On one side we’re reveling in a sense of food-based excess that can only be rivaled by the cocaine binge of the ‘80’s with our super-sized burger meals and bacon makes it better mentality. Yet on the other we’re a bunch of health nuts that refuse even the smallest semblance of a carb and routinely “detox” with an array of herbal appetite-curbing teas.


As a whole our dietary habits are bi-polar at best, and even when we try to toe the line and be truly healthy without starving ourselves, the restaurant industry screws us over with promises of good-for-you items that have a dirty secret.

The newest evil in this battle between healthful eating and advertising are the frozen beverages that have flooded the market with their icy promises of vitamin C, protein and calcium that will “boost” our energy levels and supplement our nutrient-poor diets.

In the recently published report by the Physician’s Committee for Responsible Medicine (PCRM) some of these frozen beverages contain as much as 48 grams of fat and more than half of your daily recommended allotment of calories.

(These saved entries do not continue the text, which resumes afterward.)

**config.mk**
```make
export PLATFORM = sky130hd
export DESIGN_NAME = ds_interp_feeder
export DESIGN_NICKNAME = d
export VERILOG_FILES = /design/src/rtl/ds_pkg.sv /design/src/rtl/sync_fifo.sv /design/src/rtl/ds_interp_feeder.sv
export SDC_FILE = /design/constraint.sdc
export NUM_CORES = 1
export LEC_CHECK = 0
export CAP_MARGIN = 25
export CORE_UTILIZATION = 40
export CTS_BUF_LIST = sky130_fd_sc_hd__clkbuf_4 sky130_fd_sc_hd__clkbuf_8 sky130_fd_sc_hd__clkbuf_16
export DETAILED_ROUTE_END_ITERATION = 8
export SLEW_MARGIN = 15
export SYNTH_ARGS = -nofsm -noshare
export SYNTH_HDL_FRONTEND = slang
export SYNTH_SLANG_ARGS = --single-unit
```
**constraint.sdc**
```tcl
create_clock -name clk -period 3.6 [get_ports clk]
set_input_delay 0.54 -clock clk [delete_from_list [all_inputs] [get_ports clk]]
set_output_delay 0.54 -clock clk [all_outputs]
set_load 0.02 [all_outputs]
```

With numbers like that you might as well chug a cup of liquefied lard with all the calories and fat that these “healthy” frozen beverages are injecting straight into your gut.

The report details the calorie and fat levels of the top five worst slushy drinks. Starting with the worst drink the list includes Rebek’s P-Nut Power Shake, Krispy Kreme’s Berry and Kreme Chiller, Dunkin’ Donuts’ Strawberry Banana Smoothie, Starbucks’ Mint Mocha Chip Frappaccino and Steak ‘n Shake’s Strawberry Breakfast Fruit Smoothie.

All of these drinks have at least 548 calories, 11 grams of fat and 79 grams of sugar and the worst offender, the P-Nut Power Shake has a whopping 1125 calories, 48 grams of fat and 99 grams of sugar.

According to the PCRM’s staff dietician, Susan Levin M.S., R.D., one of the top areas calories creep into your diet is through beverages.

“There’s no fiber in a liquid,” says Levin. “So it’s not going to fill you up and [beverages can be a] really concentrated source of calories.”

Levin warns consumers to be wary of what’s actually in these frozen drinks. Is it made from real fruit or is it from juice concentrate? Are they using ice cream, sorbet or yogurt or is it just blended with ice?

These are things to think about in a world where bigger is better and sugar and fat are often added to foods and drinks to make them ‘taste better.’

“If you want to get more vitamin C,” says Levin, “you’re way better off eating something whole that orange.”